Pero Bukele, según las denuncias de la oposición, avanzó también sobre la democracia con un control absoluto de los tres poderes del Estado, un escenario que, según analistas, le sería muy difícil de replicar a De la Espriella.
“En Colombia, las instituciones y los contrapesos son más fuertes. No va a poder hacer lo mismo, pero intentará imitarlo”, dijo Moreno.
- Crisis sanitaria. Este es otro de los grandes desafíos que enfrentará el nuevo gobierno.
“El sistema sanitario está al borde del abismo y el nuevo presidente va a tener que hacer algo de manera urgente para evitar que toda la estructura colapse”, dijo Moreno.
El analista afirmó, en este escenario, numerosas instituciones de salud no atienden a enfermos con cierto tipo de seguro médico. “Estas empresas no están pagando”, comentó. Así, se rompe la cadena de pagos y los colombianos están sufriendo serios inconvenientes a la hora de atenderse ante cualquier dolencia. “Hay centros que comenzaron a cerrar servicios y hay clínicas que ya no atienden partos”, dijo Moreno.
- Déficit fiscal. Otro de los problemas urgentes que afrontará de la Espriella es el frente económico.

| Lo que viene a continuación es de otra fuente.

**src/rtl/pipe_stage_reg.sv**
```systemverilog
// pipe_stage_reg: valid/ready pipeline register with optional 2-entry skid buffer
module pipe_stage_reg #(
    parameter int DATA_W = 32,
    parameter int SKID   = 1
) (
    input  logic              Clk,
    input  logic              Reset,
    input  logic              Flush,
    input  logic              In_Valid,
    output logic              In_Ready,
    input  logic [DATA_W-1:0] In_Data,
    output logic              Out_Valid,
    input  logic              Out_Ready,
    output logic [DATA_W-1:0] Out_Data,
    output logic [1:0]        Occupancy
);
    // The state encoding doubles as the entry count, so Occupancy is the state itself.
    typedef enum logic [1:0] {EMPTY = 2'd0, ONE = 2'd1, FULL = 2'd2} state_t;

    state_t            r_state;
    state_t            w_next;
    logic [DATA_W-1:0] r_main;
    logic              w_accept;
    logic              w_consume;

    assign Out_Valid = (r_state != EMPTY);
    assign Out_Data  = r_main;
    assign Occupancy = r_state;
    assign w_consume = Out_Valid & Out_Ready;
    assign w_accept  = In_Valid & In_Ready & ~Flush;

    if (SKID != 0) begin : g_skid
        logic [DATA_W-1:0] r_skid;
        logic              r_in_ready;
        logic              w_load_main;
        logic              w_load_skid;
        logic              w_skid_to_main;

        // Ready comes straight from a flop so upstream never sees Out_Ready combinationally.
        assign In_Ready = r_in_ready;

        // Next-state and data steering; Flush empties the stage regardless of handshakes.
        always_comb begin
            w_next         = r_state;
            w_load_main    = 1'b0;
            w_load_skid    = 1'b0;
            w_skid_to_main = 1'b0;
            if (Flush) begin
                w_next = EMPTY;
            end else begin
                case (r_state)
                    EMPTY: begin
                        w_next      = w_accept ? ONE : EMPTY;
                        w_load_main = w_accept;
                    end
                    ONE: begin
                        w_next      = (w_accept & ~w_consume) ? FULL :
                                      (~w_accept & w_consume) ? EMPTY : ONE;
                        w_load_main = w_accept & w_consume;
                        w_load_skid = w_accept & ~w_consume;
                    end
                    FULL: begin
                        w_next         = w_consume ? ONE : FULL;
                        w_skid_to_main = w_consume;
                    end
                    default: w_next = EMPTY;
                endcase
            end
        end

        // State and registered ready; ready drops during reset and whenever the next state is FULL.
        always_ff @(posedge Clk) begin
            if (Reset) begin
                r_state    <= EMPTY;
                r_in_ready <= 1'b0;
            end else begin
                r_state    <= w_next;
                r_in_ready <= (w_next != FULL);
            end
        end

        // Payload registers only move on accept or skid promotion; consume and Flush leave them alone.
        always_ff @(posedge Clk) begin
            if (Reset) begin
                r_main <= '0;
                r_skid <= '0;
            end else begin
                if (w_load_main)
                    r_main <= In_Data;
                else if (w_skid_to_main)
                    r_main <= r_skid;
                if (w_load_skid)
                    r_skid <= In_Data;
            end
        end
    end else begin : g_single
        // A single entry can take a new payload whenever it is empty or being drained.
        assign In_Ready = ~Out_Valid | Out_Ready;

        // Next-state: accept wins over consume since it refills the entry being drained.
        always_comb begin
            w_next = r_state;
            if (Flush)
                w_next = EMPTY;
            else if (w_accept)
                w_next = ONE;
            else if (w_consume)
                w_next = EMPTY;
        end

        // State register.
        always_ff @(posedge Clk) begin
            if (Reset)
                r_state <= EMPTY;
            else
                r_state <= w_next;
        end

        // Payload register loads only on accept.
        always_ff @(posedge Clk) begin
            if (Reset)
                r_main <= '0;
            else if (w_accept)
                r_main <= In_Data;
        end
    end
endmodule

```
**config.mk**
```make
export PLATFORM = sky130hd
export DESIGN_NAME = pipe_stage_reg
export DESIGN_NICKNAME = d
export VERILOG_FILES = /design/src/rtl/pipe_stage_reg.sv
export SDC_FILE = /design/constraint.sdc
export NUM_CORES = 1
export LEC_CHECK = 0
export CORE_UTILIZATION = 41
export DETAILED_ROUTE_END_ITERATION = 6
export DONT_BUFFER_PORTS = 1
export GPL_ROUTABILITY_DRIVEN = 0
export GPL_TIMING_DRIVEN = 0
export PLACE_DENSITY_LB_ADDON = 0.1
export RECOVER_POWER = 50
export SETUP_SLACK_MARGIN = 0.4
export SLEW_MARGIN = 40
export SYNTH_ARGS = -nofsm -noshare
export SYNTH_HDL_FRONTEND = slang
export SYNTH_SLANG_ARGS = --single-unit
```
**constraint.sdc**
```tcl
create_clock -name Clk -period 2 [get_ports Clk]
set_clock_uncertainty 0.15 [all_clocks]
set_input_delay 0.3 -clock Clk [delete_from_list [all_inputs] [get_ports Clk]]
set_output_delay 0.3 -clock Clk [all_outputs]
set_load 0.05 [all_outputs]
```
==> flow_summary.yaml, run 1 <==
status:
  status: "complete, but fails checks"
  violations: "negative setup slack"
timing:
  slew_headroom_pct: 41.78
  hold_viol: 0
  drv_slew: 0
  post-route-min-period_ps: 2225
  rsz0062_at_grt: "true"
  fin_ws_ps: -225.4
  setup_violations: 62
  final.hold.worst_slack_ps: 15.11
  fmax_mhz: 449.4
  min_period_over_period_pct: 111.3
  tightest_slew_ps: 873.4
placed_design:
  dpl_worst_slack_ps: -296.7
  dpl_cell_area_um2: 3157
  portBuffers: 0
  dp_hpwl_um: 4776
yosys:
  ys.warnings.count: 0
  synth_area_um2: 2826
  syn_area_per_cell_um2: 9.001
  ys_ff_latch: 67
  yosysSeqAreaShare_pct: 47.45
  synthCells: 314
  synth_cell_types: 27
  syn_nets: 353
power:
  p_leak_nw: 1.317
  total_power_mw: 2.949
  powerDensity_nw_per_um2: 725.7
  ir_drop_mv: 0.4349
worst_setup_path:
  worstPathRequired_ps: 2120
  cp-startpoint: "Occupancy[0]"
  endpoint_kind: "register"
  worstPathArrival_ps: 2350
  crit_type: "register to register"
  path_max_fanout: 7
  r2r-start: "Occupancy[0]"
  startpoint_type: "register"
grt:
  antenna_found_initial: 0
  overflow: 0
  grt_usage_pct: 22.77
  grt_pass1_wl_um: 12670
  grt_pass1_vias: 2595
  grt_max_degree: 12
floorplanning:
  die_y_um: 85.03
  pin_count: 73
  initial_core_util_pct: 43.52
  core.rowCount: 29
  core_area_um2: 6495
  dieArea_um2: 7230
  dieWidth_um: 85.03
final_layout:
  finalInstanceArea_um2: 4064
  drive_gt1_share_pct: 29.65
  syn_to_final_growth_pct: 43.78
  final_common_cell: "dfxtp_1"
  nNetsFinal: 405
  antennaDiodeCount: 0
  most-common-layout-cells: "dfxtp_1, nand2_1, nor2_1, dlygate4sd3_1, mux2i_1"
  fillers: 579
detailed_routing:
  ant_nets: 0
  dr.pass1.iters: 4
  wirelength_um: 8051
  drt_iter0_markers: 98
  routedWlPerCell_um: 17.97
  vias_per_cell: 5.658
  vias: 2535
  drc: 0
worst_hold_path:
  min-delay-path-class: "input port to register"
  min_from: "In_Data[9]"
clock_tree:
  cts_tree: "done"
  cts.sink_count: 67
  path_clk_slew_ps: 70
  clock_latency_ps: 340
  h-tree-depth: 3
  numCtsBuffers: 9
  root_buffer: "clkbuf_8"
  clockBufferDepth: 2
flow_run:
  maxCapViolations: 0
final cells by class:
| class | count | area, µm² | share of cell area [%] |
|---|---|---|---|
| Inverter | 1 | 6.256 | 0.1539 |
| Buffer | 30 | 314.1 | 7.728 |
| Clock buffer | 11 | 141.4 | 3.479 |
| Clock inverter | 5 | 52.55 | 1.293 |
| Tap cell | 77 | 96.34 | 2.371 |
| Timing Repair Buffer | 41 | 465.4 | 11.45 |
| Sequential cell | 67 | 1350 | 33.22 |
| Multi-Input combinational cell | 216 | 1638 | 40.30 |
synthesized netlist by cell type (all sizes together):
library cell / number / area share (%)
dfxtp: 67 / 47
nand2: 67 / 8.9
nor2: 34 / 4.5
a21oi: 33 / 5.8
a221oi: 32 / 9.9
mux2i: 32 / 11
buf: 15 / 4.3
clkbuf: 15 / 2.0
nand3b: 3 / 0.80
and4bb: 2 / 0.89
ha: 2 / 0.89
or2: 2 / 0.44
a211o: 1 / 0.31
a21o: 1 / 0.27
and2: 1 / 0.22
inv: 1 / 0.13
nand2b: 1 / 0.22
nand4bb: 1 / 0.40
nor2b: 1 / 0.22
o221a: 1 / 0.40
o22ai: 1 / 0.22
or3b: 1 / 0.31
state kept, by name (all words and copies together), names as in the netlist:
signal / count
Out_Data: 32
g_skid.r_skid: 32
Occupancy: 2
In_Ready: 1
what timing repair did:
item	4_1_cts	5_1_grt
cloned	1	3
setup buffers	3	0
hold buffers	33	1
endpoints found under the setup margin	68	68
gates resized for setup	27	38
hold endpoints to repair	36	3
pin swaps	1	18
logic make-up (layout without fill, tap and decap cells):
group	Yosys count	count (layout)	synth area share (%)
mux	32	32	11.33
compound gates	69	69	16.95
buf+inv	31	88	6.463
simple gates	113	113	16.91
fa+ha+maj	2	2	0.8852
flops	67	67	47.45
routing by layer:
layer  up-vias  share of wire [%]  GRT usage (%)
li1       1219                  -              -
met1      1235                 42          26.27
met2        69                 50          38.64
met3        12                6.9          8.268
met4         0                1.4          8.475
met5         -                  0              0
final timing paths:
check	depth (start not counted)	end	slack, ps
max	10	g_skid.r_skid[21]	-230
min	2	Out_Data[9]	20
max reg2reg	10	g_skid.r_skid[21]	-230
min reg2reg	2	g_skid.r_skid[18]	310
metrics by stage:
stage	std cells	setup TNS, ps	utilization, %
floorplan	314	-475.9	-
global placement	391	-12810	48.60
detailed placement	391	-13850	48.60
CTS	444	-7112	59.28
global route	448	-12740	62.57
finish	448	-8710	62.57
report_power, final:
part	switching [mW]	internal, mW	leakage [nW]	total [mW]
logic	0.154	0.145	0.672	0.299
registers	0.158	1.37	0.546	1.53
clock network	0.518	0.604	0.0991	1.12
worst max-delay path, stage by stage, from the launching register on:
cell	delay (ps)
dfxtp_4	410
buf_6	140
or2_4	320
and2_4	200
inv_4	50
ha_4	120
and4bb_2	260
buf_12	160
buf_8	130
nand2_1	80
a21oi_2	140
Note: power is estimated with default switching activity, not from simulation.
==> inputs of run 2 (changes only) <==
MAX_ROUTING_LAYER = met4   (was not set)
==> flow_summary.yaml, run 2 (synthesized netlist as in run 1, its figures left out) <==
clock_tree:
  cts.sink_count: 67
  clockBufferDepth: 2
  cts_tree: "done"
  root_buffer: "clkbuf_8"
  path_clk_slew_ps: 70
  clock_latency_ps: 340
  h-tree-depth: 3
  numCtsBuffers: 9
timing:
  tightest_slew_ps: 864.0
  final.hold.worst_slack_ps: 16.91
  setup_violations: 62
  fmax_mhz: 448.7
  finalSetupTns_ps: -8290
  min_period_over_period_pct: 111.4
  hold_viol: 0
  post-route-min-period_ps: 2229
  drv_slew: 0
  rsz0062_at_grt: "true"
  slew_headroom_pct: 42.40
  fin_ws_ps: -228.8
grt:
  grt_usage_pct: 23.50
  grt_max_degree: 12
  grt_pass1_wl_um: 12680
  grt_pass1_vias: 2595
  overflow: 0
  antenna_found_initial: 0
final_layout:
  final_core_util_pct: 62.32
  antennaDiodeCount: 0
  nNetsFinal: 404
  fillers: 580
  finalInstanceArea_um2: 4048
  final_cells: 447
  most-common-layout-cells: "dfxtp_1, nand2_1, nor2_1, dlygate4sd3_1, mux2i_1"
  drive_gt1_share_pct: 29.46
  syn_to_final_growth_pct: 43.20
  final_common_cell: "dfxtp_1"
detailed_routing:
  dr.pass1.iters: 4
  routedWlPerCell_um: 17.96
  drt_iter0_markers: 96
  vias: 2541
  drc: 0
  ant_nets: 0
  wirelength_um: 8026
  vias_per_cell: 5.685
floorplanning:
  core_area_um2: 6495
  pin_count: 73
  core.rowCount: 29
  dieArea_um2: 7230
  die_y_um: 85.03
  dieWidth_um: 85.03
  initial_core_util_pct: 43.52
worst_setup_path:
  critical_path_buf_inv_count: 4
  path_max_fanout: 7
  crit_family: "simple AND/OR/NAND/NOR gates"
  rr_endpoint: "g_skid.r_skid[21]"
  worstPathArrival_ps: 2350
  cp-startpoint: "Occupancy[0]"
  endpoint: "g_skid.r_skid[21]"
  path_depth: 10
  reg2regPathDepth: 10
  max_stage_delay_ps: 410
  crit_type: "register to register"
  slowest_stage: "dfxtp_4"
  r2r_setup_slack_ps: -230
  endpoint_kind: "register"
  r2r-start: "Occupancy[0]"
  startpoint_type: "register"
  worstPathRequired_ps: 2120
  cp_cell_sequence: "buf_6, or2_4, and2_4, inv_4, ha_4, and4bb_2, buf_12, buf_8, nand2_1, a21oi_2"
placed_design:
  dpl_cell_area_um2: 3157
  portBuffers: 0
  dpl_worst_slack_ps: -296.7
  dp_hpwl_um: 4776
  placed_cells: 391
power:
  p_leak_nw: 1.307
  p_sw_mw: 0.8304
  switching_share_pct: 28.17
  comb_power_share_pct: 10.1
  seqPwrFrac_pct: 51.8
  pwr-share-clk_pct: 38.1
  powerDensity_nw_per_um2: 728.3
  ir_drop_mv: 0.4318
  internal_power_mw: 2.117
  total_power_mw: 2.948
status:
  violations: "negative setup slack"
  status: "complete, but fails checks"
worst_hold_path:
  min-delay-path-class: "input port to register"
flow_run:
  maxCapViolations: 0
==> run 2: cell types whose count changed in the layout (fill, tap and decap cells not counted), sizes merged <==
cell    change
clkbuf      -1
==> run 2: metal layers <==
| layer | global-route usage [%] | vias up | routed length (µm) |
|---|---|---|---|
| met5 | - | - | 0 |
| met4 | 8.475 | 0 | 92 |
| met3 | 7.782 | 12 | 546 |
| met2 | 38.71 | 80 | 3968 |
| met1 | 26.63 | 1228 | 3419 |
| li1 | - | 1221 | - |
==> run 2: how the worst min path moves through the flow <==
stage	start	endpoint	slack (ps)	cells past startpoint
floorplan	g_skid.r_skid[10]	g_skid.r_skid[10]	280	2
global placement	In_Data[23]	g_skid.r_skid[23]	290	2
detailed placement	In_Data[11]	g_skid.r_skid[11]	290	2
CTS	Flush	In_Ready	-50	2
global route	In_Data[22]	Out_Data[22]	8	2
finish	In_Data[24]	Out_Data[24]	20	2
==> run 2: power by group through the flow <==
stage / logic [mW] / clock network [mW] / registers (mW)
4_1_cts: 0.279 / 1.14 / 1.53
2_1_floorplan: 0.161 / 0 / 1.55
3_5_place_dp: 0.200 / 0 / 1.56
3_3_place_gp: 0.196 / 0 / 1.56
5_1_grt: 0.320 / 1.20 / 1.53
6_report: 0.297 / 1.12 / 1.53
==> run 2: what timing repair did <==
action / CTS / global route
endpoints found under the setup margin: 68 / 68
pin swaps: 1 / 18
hold endpoints to repair: 36 / 3
hold buffers: 33 / 1
resized for setup: 27 / 40
setup buffers: 3 / 0
cloned: 1 / 2
==> run 2: area by class of cell <==
cell class / instances / area [µm²] / share of cell area (%)
sequential: 67 / 1350 / 33.35
timing repair buffer: 40 / 440.4 / 10.88
clock buffer: 11 / 141.4 / 3.493
buffer: 30 / 322.8 / 7.975
clock inverter: 5 / 52.55 / 1.298
multi-input combinational: 216 / 1638 / 40.46
inverter: 1 / 6.256 / 0.1546
tap: 77 / 96.34 / 2.380
==> inputs of run 3 (changes only) <==
SLEW_MARGIN = 15   (was 40)
clock period = 2.1 ns   (was 2 ns; I/O delays follow)
==> flow_summary.yaml, run 3 (synthesized netlist as in run 1, its figures left out) <==
status:
  status: "complete, but fails checks"
  violations: "negative setup slack"
grt:
  grt_max_degree: 12
  grt_usage_pct: 23.48
  grt-busiest-layer: "met2"
  grt_use_met1_pct: 26.69
  grt_pass1_vias: 2587
  grt_util_met2_pct: 38.56
  grt_pass1_wl_um: 12670
  overflow: 0
  antenna_found_initial: 0
  met3_usage_pct: 7.782
timing:
  tightest_slew_ps: 868.2
  fin_ws_ps: -131.4
  min_period_over_period_pct: 106.3
  post-route-min-period_ps: 2231
  slew_headroom_pct: 42.12
  fmax_mhz: 448.2
  drv_slew: 0
  setup_violations: 44
  hold_viol: 0
  final.hold.worst_slack_ps: 12.16
  rsz0062_at_grt: "true"
worst_setup_path:
  critical_path_buf_inv_count: 4
  max_stage_delay_ps: 410
  cp_cell_sequence: "buf_6, or2_4, and2_4, inv_4, ha_4, and4bb_2, buf_12, buf_8, nand2_1, a21oi_2"
  worstPathArrival_ps: 2360
  startpoint_type: "register"
  crit_family: "simple AND/OR/NAND/NOR gates"
  slowest_stage: "dfxtp_4"
  crit_type: "register to register"
  path_max_fanout: 7
  endpoint_kind: "register"
  worstPathRequired_ps: 2220
power:
  ir_drop_mv: 0.4111
  powerDensity_nw_per_um2: 693.9
  p_leak_nw: 1.303
detailed_routing:
  drt_iter0_markers: 100
  drc: 0
  dr.pass1.iters: 5
  vias: 2534
  routedWlPerCell_um: 17.97
  ant_nets: 0
  wirelength_um: 8016
  vias_per_cell: 5.682
clock_tree:
  clock_latency_ps: 340
  numCtsBuffers: 9
  root_buffer: "clkbuf_8"
  cts.sink_count: 67
  h-tree-depth: 3
  clockBufferDepth: 2
  cts_tree: "done"
  path_clk_slew_ps: 70
final_layout:
  finalInstanceArea_um2: 4038
  antennaDiodeCount: 0
  final_core_util_pct: 62.17
  final_common_cell: "dfxtp_1"
  most-common-layout-cells: "dfxtp_1, nand2_1, nor2_1, dlygate4sd3_1, mux2i_1"
  nNetsFinal: 403
  drive_gt1_share_pct: 29.54
  syn_to_final_growth_pct: 42.85
  final_cells: 446
floorplanning:
  core_area_um2: 6495
  pin_count: 73
  initial_core_util_pct: 43.52
  die_y_um: 85.03
  dieWidth_um: 85.03
  core.rowCount: 29
  dieArea_um2: 7230
placed_design:
  dpl_cell_area_um2: 3157
  dp_hpwl_um: 4776
  placed_cells: 391
  portBuffers: 0
worst_hold_path:
  min-delay-path-class: "input port to register"
flow_run:
  maxCapViolations: 0
==> run 3: worst register-to-register path: stages (launching register included) <==
cell	delay, ps
dfxtp_4	410
buf_6	140
or2_4	320
and2_4	200
inv_4	50
ha_4	120
and4bb_2	260
buf_12	160
buf_8	130
nand2_1	80
a21oi_2	140
==> run 3: metal layers <==
| metal | wire [µm] | up-vias | part of all wire, % |
|---|---|---|---|
| li1 | - | 1217 | - |
| met1 | 3416 | 1222 | 43 |
| met2 | 3920 | 79 | 49 |
| met3 | 541 | 16 | 6.7 |
| met4 | 138 | 0 | 1.7 |
| met5 | 0 | - | 0 |
==> run 3: worst paths after layout <==
kind,startpoint,cells after the start,to,slack (ps)
max reg2reg,Occupancy[0],10,g_skid.r_skid[21],-130
max,Occupancy[0],10,g_skid.r_skid[21],-130
min reg2reg,g_skid.r_skid[18],2,g_skid.r_skid[18],310
min,Reset,2,Occupancy[0],10
==> run 3: timing repair <==
| action | CTS | global route |
|---|---|---|
| hold endpoints to repair | 35 | 3 |
| cloned | 1 | 2 |
| pin swaps | 1 | 18 |
| gates resized for setup | 27 | 40 |
| setup buffers | 3 | 0 |
| hold buffers | 32 | 1 |
| setup endpoints to repair | 67 | 67 |
==> run 3: report_power, final <==
part	internal, mW	switching [mW]	leakage (nW)	total [mW]
clock network	0.575	0.490	0.0991	1.06
registers	1.31	0.150	0.546	1.46
logic	0.135	0.146	0.658	0.281
==> run 3: layout make-up <==
cell class | count | area [µm²]
buffer | 30 | 322.8
clock buffer | 11 | 141.4
clock inverter | 5 | 52.55
fill | 581 | 2457
inverter | 1 | 6.256
multi-input combinational | 216 | 1638
sequential | 67 | 1350
tap | 77 | 96.34
timing repair buffer | 39 | 430.4
==> run 3: stage by stage <==
stage	setup WS [ps]	total power, mW	setup TNS, ps
floorplan	76.99	1.631	0
global route	-149.8	2.904	-6002
CTS	-68.73	2.807	-1260
finish	-131.4	2.802	-2304
detailed placement	-196.7	1.676	-7793
global placement	-172.1	1.671	-6801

En ese marco, Colombia sufre un pronunciado déficit fiscal del 7% del PBI. Además, la deuda pública que supera el 64% del producto bruto interno. La inflación en Colombia cerró el año 2025 en 5,10 %, en baja en relación al año anterior. En tanto, la economía registró un crecimiento interanual del 2,2% en el primer trimestre de 2026.
“El problema fiscal es serio. De la Espriella ha prometido fuertes recortes, quitando ministerios e instituciones”, dijo Moreno.
Sin embargo, el nuevo presidente no tendrá mayoría en el Congreso para aprobar sus iniciativas, por lo que estará obligado a negociar alianzas con la derecha tradicional.
“Deberá armar acuerdos con por lo menos cuatro partidos para generar una mayoría suficiente para encarar transformaciones radicales”, concluyó el analista.